If Mem[x] was **initially 0**, what would the value of Mem[x] be after threads 1 and 2 have completed?

- What does each thread get in their Old variable?

The answer may vary due to data races. To avoid data races, you should use atomic operations.

| Time | Thread 1                     | Thread 2                    |
|------|------------------------------|-----------------------------|
| 1    | $(0) Old \leftarrow Mem[x]$  |                             |
| 2    | (1) New $\leftarrow$ Old + 1 |                             |
| 3    | (1) $Mem[x] \leftarrow New$  |                             |
| 4    |                              | $(1) Old \leftarrow Mem[x]$ |
| 5    |                              | (2) New ← Old + 1           |
| 6    |                              | (2) $Mem[x] \leftarrow New$ |

- Thread 1 Old = 0
- Thread 2 Old = 1
- Mem[x] = 2 after the sequence

| Time | Thread 1                    | Thread 2                                   |
|------|-----------------------------|--------------------------------------------|
| 1    |                             | $(0)  \text{Old} \leftarrow \text{Mem}[x]$ |
| 2    |                             | (1) New $\leftarrow$ Old + 1               |
| 3    |                             | (1) $Mem[x] \leftarrow New$                |
| 4    | $(1) Old \leftarrow Mem[x]$ |                                            |
| 5    | (2) New ← Old + 1           |                                            |
| 6    | (2) $Mem[x] \leftarrow New$ |                                            |

- Thread 1 Old = 1
- Thread 2 Old = 0
- Mem[x] = 2 after the sequence

| Time | Thread 1                     | Thread 2                     |
|------|------------------------------|------------------------------|
| 1    | $(0) Old \leftarrow Mem[x]$  |                              |
| 2    | (1) New $\leftarrow$ Old + 1 |                              |
| 3    |                              | $(0) Old \leftarrow Mem[x]$  |
| 4    | (1) $Mem[x] \leftarrow New$  |                              |
| 5    |                              | (1) New $\leftarrow$ Old + 1 |
| 6    |                              | (1) $Mem[x] \leftarrow New$  |

- Thread 1 Old = 0
- Thread 2 Old = 0
- Mem[x] = 1 after the sequence

| Time | Thread 1                    | Thread 2                                   |
|------|-----------------------------|--------------------------------------------|
| 1    |                             | $(0)  \text{Old} \leftarrow \text{Mem}[x]$ |
| 2    |                             | (1) New $\leftarrow$ Old + 1               |
| 3    | $(0) Old \leftarrow Mem[x]$ |                                            |
| 4    |                             | (1) $Mem[x] \leftarrow New$                |
| 5    | (1) New ← Old + 1           |                                            |
| 6    | (1) $Mem[x] \leftarrow New$ |                                            |

- Thread 1 Old = 0
- Thread 2 Old = 0
- Mem[x] = 1 after the sequence

# Atomic Operations Prevent Interleaving

```
thread1: Old \leftarrow Mem[x]
New \leftarrow Old + 1
Mem[x] \leftarrow New
```

thread2: Old  $\leftarrow$  Mem[x] New  $\leftarrow$  Old + 1 Mem[x]  $\leftarrow$  New

Or

```
thread2: Old \leftarrow Mem[x]
New \leftarrow Old + 1
Mem[x] \leftarrow New
```

thread1: Old  $\leftarrow$  Mem[x] New  $\leftarrow$  Old + 1 Mem[x]  $\leftarrow$  New

# Without Atomic Operations

Mem[x] initialized to 0

thread1: Old  $\leftarrow$  Mem[x]

New ← Old + 1

 $Mem[x] \leftarrow New$ 

thread2: Old  $\leftarrow$  Mem[x]

New  $\leftarrow$  Old + 1

 $Mem[x] \leftarrow New$ 

- Both threads receive 0
- Mem[x] becomes 1

#### Needed When Threads Write to Same Location

#### When two threads

- may write to the same memory location,
- the program may need atomic operations.

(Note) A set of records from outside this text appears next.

### src/shared/mpwm_defines.svh
`ifndef MPWM_DEFINES_SVH
`define MPWM_DEFINES_SVH

// Register indexes on the plain register port.
`define MPWM_ADDR_TBCON 3'h0
`define MPWM_ADDR_COUNT 3'h1
`define MPWM_ADDR_PERIOD 3'h2
`define MPWM_ADDR_SECMP 3'h3
`define MPWM_ADDR_PAIRCFG 3'h4
`define MPWM_ADDR_STATUS 3'h5

// Time base control field positions.
`define MPWM_TB_ON_BIT 15
`define MPWM_TB_IDLE_BIT 13
`define MPWM_TB_POST_HI 7
`define MPWM_TB_POST_LO 4
`define MPWM_TB_PRE_HI 3
`define MPWM_TB_PRE_LO 2
`define MPWM_TB_MODE_HI 1
`define MPWM_TB_MODE_LO 0

// Count, period and compare fields.
`define MPWM_DIR_BIT 15
`define MPWM_VAL_HI 14

// Pair configuration field positions.
`define MPWM_PMOD_LO 8
`define MPWM_PENH_LO 4
`define MPWM_PENL_LO 0

// Prescale terminal counts, one less than the division ratio in instruction cycles.
`define MPWM_PRE_DIV1 7'h00
`define MPWM_PRE_DIV4 7'h03
`define MPWM_PRE_DIV16 7'h0f
`define MPWM_PRE_DIV64 7'h3f

`endif

### src/shared/mpwm_pkg.sv
package mpwm_pkg;
  // Time base count modes.
  typedef enum logic [1:0] {
    MPWM_MODE_FREE = 2'h0,
    MPWM_MODE_SINGLE = 2'h1,
    MPWM_MODE_UPDN = 2'h2,
    MPWM_MODE_UPDN_DBL = 2'h3
  } mpwm_mode_t;
endpackage

### src/verilog/mpwm_pair_out.sv
`timescale 1ns/1ns
`include "mpwm_defines.svh"

// Maps the duty generator levels onto high/low pin pairs.
module mpwm_pair_out
  import mpwm_pkg::*;
#(
  parameter int NPAIR = 3
) (
  input wire logic clk,
  input wire logic nrst,
  input wire logic [NPAIR-1:0] duty_level,
  input wire logic [NPAIR-1:0] low_level,
  input wire logic [NPAIR-1:0] indep_sel,
  input wire logic [NPAIR-1:0] high_en,
  input wire logic [NPAIR-1:0] low_en,
  output logic [NPAIR-1:0] high_side_output,
  output logic [NPAIR-1:0] low_side_output,
  output logic [NPAIR-1:0] high_side_oe,
  output logic [NPAIR-1:0] low_side_oe
);

  // Registered pins; complementary pairs invert the high level for the low pin.
  always_ff @(posedge clk or negedge nrst) begin
    if (!nrst) begin
      high_side_output <= '0;
      low_side_output <= '0;
      high_side_oe <= '0;
      low_side_oe <= '0;
    end else begin
      high_side_output <= duty_level;
      low_side_output <= (indep_sel & low_level) | (~indep_sel & ~duty_level);
      high_side_oe <= high_en;
      low_side_oe <= low_en;
    end
  end

endmodule

### src/verilog/mpwm_time_base.sv
// Chosen here: the register addresses and strobed register access.
`timescale 1ns/1ns
`include "mpwm_defines.svh"

// Overview of operation
// - Six-output unit has three duty pairs
// - Two-output unit has one duty pair
// - Complementary pair: low is inverted high
// - Idle-halt bit stops counting in idle
// - Postscale divides period events by field+1
// - Prescale gives 1, 4, 16, 64 cycles
// - Modes 10/11 up/down; 11 interrupts twice
// - Count bit 15 shows direction, read-only
// - Count value is writable 15-bit field
// - Period is 15 bits; bit 15 zero
// - Trigger when compare equals count
// - Trigger needs direction bit to match
// - High pin enables, reset to strap value
// - Low pin enables, zero releases pin
// - Pin enable reset follows configuration strap
module mpwm_time_base
  import mpwm_pkg::*;
#(
  parameter int NPAIR = 3,
  parameter int CW = 15
) (
  input wire logic clk,
  input wire logic nrst,
  input wire logic [2:0] reg_addr,
  input wire logic [15:0] reg_wdata,
  input wire logic reg_wr,
  input wire logic reg_rd,
  output logic [15:0] reg_rdata,
  input wire logic cpu_idle,
  input wire logic pin_strap,
  input wire logic [NPAIR-1:0] duty_level,
  input wire logic [NPAIR-1:0] low_level,
  output logic [NPAIR-1:0] high_side_output,
  output logic [NPAIR-1:0] low_side_output,
  output logic [NPAIR-1:0] high_side_oe,
  output logic [NPAIR-1:0] low_side_oe,
  output logic period_event,
  output logic special_trigger,
  output logic [CW-1:0] count_out,
  output logic count_direction
);

  // Control fields.
  logic time_base_on_r;
  logic idle_halt_select_r;
  logic [3:0] output_postscale_sel_r;
  logic [1:0] input_prescale_sel_r;
  mpwm_mode_t count_mode_sel_r;
  logic [CW-1:0] time_base_count_value_r;
  logic count_direction_r;
  logic [CW-1:0] period_value_r;
  logic trigger_direction_r;
  logic [CW-1:0] trigger_compare_value_r;
  logic [NPAIR-1:0] indep_sel_r;
  logic [NPAIR-1:0] high_pin_enable_r;
  logic [NPAIR-1:0] low_pin_enable_r;
  logic strap_done_r;
  logic [6:0] pre_cnt_r;
  logic [3:0] post_cnt_r;
  logic period_event_r;
  logic special_trigger_r;
  logic [6:0] pre_lim;
  logic tick;
  logic run;
  logic at_top;
  logic at_bottom;
  logic base_event;
  logic [CW-1:0] count_nxt;
  logic dir_nxt;
  logic stop_nxt;

  // Prescale ratio decode, kept as a function for reuse and clarity.
  function automatic logic [6:0] pre_limit(input logic [1:0] sel);
    case (sel)
      2'h0: pre_limit = `MPWM_PRE_DIV1;
      2'h1: pre_limit = `MPWM_PRE_DIV4;
      2'h2: pre_limit = `MPWM_PRE_DIV16;
      default: pre_limit = `MPWM_PRE_DIV64;
    endcase
  endfunction

  // Up/down test used for both count decode and event decode.
  function automatic logic is_updn(input mpwm_mode_t m);
    is_updn = (m == MPWM_MODE_UPDN) || (m == MPWM_MODE_UPDN_DBL);
  endfunction

  // The idle input comes from the core on this clock, so it needs no synchroniser.
  assign run = time_base_on_r && !(idle_halt_select_r && cpu_idle);
  assign pre_lim = pre_limit(input_prescale_sel_r);
  assign tick = run && (pre_cnt_r == pre_lim);
  assign at_top = (time_base_count_value_r >= period_value_r);
  assign at_bottom = (time_base_count_value_r == '0);

  // Prescaler: counts instruction cycles between time base advances.
  always_ff @(posedge clk or negedge nrst) begin
    if (!nrst) begin
      pre_cnt_r <= '0;
    end else if (!run || tick) begin
      pre_cnt_r <= '0;
    end else begin
      pre_cnt_r <= pre_cnt_r + 7'h01;
    end
  end

  // Next count, direction and raw period event per mode.
  always_comb begin
    count_nxt = time_base_count_value_r;
    dir_nxt = count_direction_r;
    stop_nxt = 1'b0;
    base_event = 1'b0;
    if (tick) begin
      if (is_updn(count_mode_sel_r)) begin
        if (!count_direction_r) begin
          if (at_top) begin
            dir_nxt = 1'b1;
            count_nxt = time_base_count_value_r - 1'b1;
          end else begin
            // The top event fires on arrival at the period, as the bottom one does
            // at zero, so the two half-period updates stay evenly spaced.
            count_nxt = time_base_count_value_r + 1'b1;
            base_event = (count_mode_sel_r == MPWM_MODE_UPDN_DBL) &&
              (count_nxt >= period_value_r);
          end
        end else begin
          if (time_base_count_value_r <= 15'h0001) begin
            dir_nxt = 1'b0;
            count_nxt = '0;
            base_event = 1'b1;
          end else begin
            count_nxt = time_base_count_value_r - 1'b1;
          end
        end
      end else if (at_top) begin
        count_nxt = '0;
        base_event = 1'b1;
        stop_nxt = (count_mode_sel_r == MPWM_MODE_SINGLE);
      end else begin
        count_nxt = time_base_count_value_r + 1'b1;
      end
    end
  end

  // Count and direction; software writes the value, never the direction.
  always_ff @(posedge clk or negedge nrst) begin
    if (!nrst) begin
      time_base_count_value_r <= '0;
      count_direction_r <= 1'b0;
    end else if (reg_wr && reg_addr == `MPWM_ADDR_COUNT) begin
      time_base_count_value_r <= reg_wdata[`MPWM_VAL_HI:0];
    end else begin
      time_base_count_value_r <= count_nxt;
      count_direction_r <= dir_nxt;
    end
  end

  // Control register; single-event mode clears the on bit after one period.
  always_ff @(posedge clk or negedge nrst) begin
    if (!nrst) begin
      time_base_on_r <= 1'b0;
      idle_halt_select_r <= 1'b0;
      output_postscale_sel_r <= '0;
      input_prescale_sel_r <= '0;
      count_mode_sel_r <= MPWM_MODE_FREE;
    end else if (reg_wr && reg_addr == `MPWM_ADDR_TBCON) begin
      time_base_on_r <= reg_wdata[`MPWM_TB_ON_BIT];
      idle_halt_select_r <= reg_wdata[`MPWM_TB_IDLE_BIT];
      output_postscale_sel_r <= reg_wdata[`MPWM_TB_POST_HI:`MPWM_TB_POST_LO];
      input_prescale_sel_r <= reg_wdata[`MPWM_TB_PRE_HI:`MPWM_TB_PRE_LO];
      count_mode_sel_r <= mpwm_mode_t'(reg_wdata[`MPWM_TB_MODE_HI:`MPWM_TB_MODE_LO]);
    end else if (stop_nxt) begin
      time_base_on_r <= 1'b0;
    end
  end

  // Period and special event compare registers.
  always_ff @(posedge clk or negedge nrst) begin
    if (!nrst) begin
      period_value_r <= '0;
      trigger_direction_r <= 1'b0;
      trigger_compare_value_r <= '0;
    end else if (reg_wr) begin
      if (reg_addr == `MPWM_ADDR_PERIOD) begin
        period_value_r <= reg_wdata[`MPWM_VAL_HI:0];
      end
      if (reg_addr == `MPWM_ADDR_SECMP) begin
        trigger_direction_r <= reg_wdata[`MPWM_DIR_BIT];
        trigger_compare_value_r <= reg_wdata[`MPWM_VAL_HI:0];
      end
    end
  end

  // Pair configuration. The pin enable reset value is a strap, which an
  // asynchronous reset cannot load, so it is applied on the first clock after release.
  always_ff @(posedge clk or negedge nrst) begin
    if (!nrst) begin
      indep_sel_r <= '0;
      high_pin_enable_r <= '0;
      low_pin_enable_r <= '0;
      strap_done_r <= 1'b0;
    end else if (!strap_done_r) begin
      strap_done_r <= 1'b1;
      high_pin_enable_r <= {NPAIR{pin_strap}};
      low_pin_enable_r <= {NPAIR{pin_strap}};
    end else if (reg_wr && reg_addr == `MPWM_ADDR_PAIRCFG) begin
      indep_sel_r <= reg_wdata[`MPWM_PMOD_LO +: NPAIR];
      high_pin_enable_r <= reg_wdata[`MPWM_PENH_LO +: NPAIR];
      low_pin_enable_r <= reg_wdata[`MPWM_PENL_LO +: NPAIR];
    end
  end

  // Postscaler: one output pulse every field+1 raw period events.
  always_ff @(posedge clk or negedge nrst) begin
    if (!nrst) begin
      post_cnt_r <= '0;
      period_event_r <= 1'b0;
    end else begin
      period_event_r <= 1'b0;
      if (base_event) begin
        if (post_cnt_r >= output_postscale_sel_r) begin
          post_cnt_r <= '0;
          period_event_r <= 1'b1;
        end else begin
          post_cnt_r <= post_cnt_r + 4'h1;
        end
      end
    end
  end

  // Special event: value match and direction match, one pulse per arrival.
  always_ff @(posedge clk or negedge nrst) begin
    if (!nrst) begin
      special_trigger_r <= 1'b0;
    end else begin
      special_trigger_r <= tick &&
        (count_nxt == trigger_compare_value_r) &&
        (dir_nxt == trigger_direction_r);
    end
  end

  assign period_event = period_event_r;
  assign special_trigger = special_trigger_r;
  assign count_out = time_base_count_value_r;
  assign count_direction = count_direction_r;

  // Read data valid in the cycle after the read strobe; unmapped reads zero.
  always_ff @(posedge clk or negedge nrst) begin
    if (!nrst) begin
      reg_rdata <= '0;
    end else if (reg_rd) begin
      case (reg_addr)
        `MPWM_ADDR_TBCON: reg_rdata <= {time_base_on_r, 1'b0, idle_halt_select_r, 5'h00,
          output_postscale_sel_r, input_prescale_sel_r, count_mode_sel_r};
        `MPWM_ADDR_COUNT: reg_rdata <= {count_direction_r, time_base_count_value_r};
        `MPWM_ADDR_PERIOD: reg_rdata <= {1'b0, period_value_r};
        `MPWM_ADDR_SECMP: reg_rdata <= {trigger_direction_r, trigger_compare_value_r};
        `MPWM_ADDR_PAIRCFG: reg_rdata <= 16'(({indep_sel_r} << `MPWM_PMOD_LO) |
          ({high_pin_enable_r} << `MPWM_PENH_LO) | {low_pin_enable_r});
        default: reg_rdata <= '0;
      endcase
    end else begin
      reg_rdata <= '0;
    end
  end

  // Pair outputs; NPAIR=3 gives the six-output unit, NPAIR=1 the two-output unit.
  mpwm_pair_out #(.NPAIR(NPAIR)) u_pairs (
    .clk(clk),
    .nrst(nrst),
    .duty_level(duty_level),
    .low_level(low_level),
    .indep_sel(indep_sel_r),
    .high_en(high_pin_enable_r),
    .low_en(low_pin_enable_r),
    .high_side_output(high_side_output),
    .low_side_output(low_side_output),
    .high_side_oe(high_side_oe),
    .low_side_oe(low_side_oe)
  );

endmodule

#### Sharing is not always easy to recognize...

- Do two insertions into a hash table share data?
- What about two graph node updates based on all of the nodes' neighbors?
- What if nodes are on same side of bipartite graph?

# What Exactly is "Atomic?"

To a high-energy photon, atoms are not.

Atomicity is ALWAYS with respect to something.

#### Two sections of code

- that execute atomically with respect to one another
- appear to the software as though
- the programs' execution did not interleave at all.

#### What Can Go Wrong?

#### Common failure mode:

- Programmer thinks operations are independent.
- Hasn't considered input data for which they are not.
- Or another programmer reuses code without understanding assumptions that imply independence.

Also: atomicity does not constrain relative order.

### Implementing Atomic Operations

- Many ISAs offer synchronization primitives,
  - instructions with one (or more) address operands
  - that execute atomically with respect to
     one another when used on the same address.
- Mostly read, modify, write operations
  - Bit test and set
  - Compare and swap / exchange
  - Swap / exchange
  - Fetch and increment / add

### Atomicity Enforced by Microarchitecture

When synchronization primitives execute,

- hardware ensures that no other thread
- accesses the location until the operation is complete.

Other threads that access the location

- are typically stalled or held in a queue until their turn.
- Threads perform atomic operations serially.

### Atomic Operations in CUDA

- Function calls that are translated into single ISA instructions (a.k.a. *intrinsics*)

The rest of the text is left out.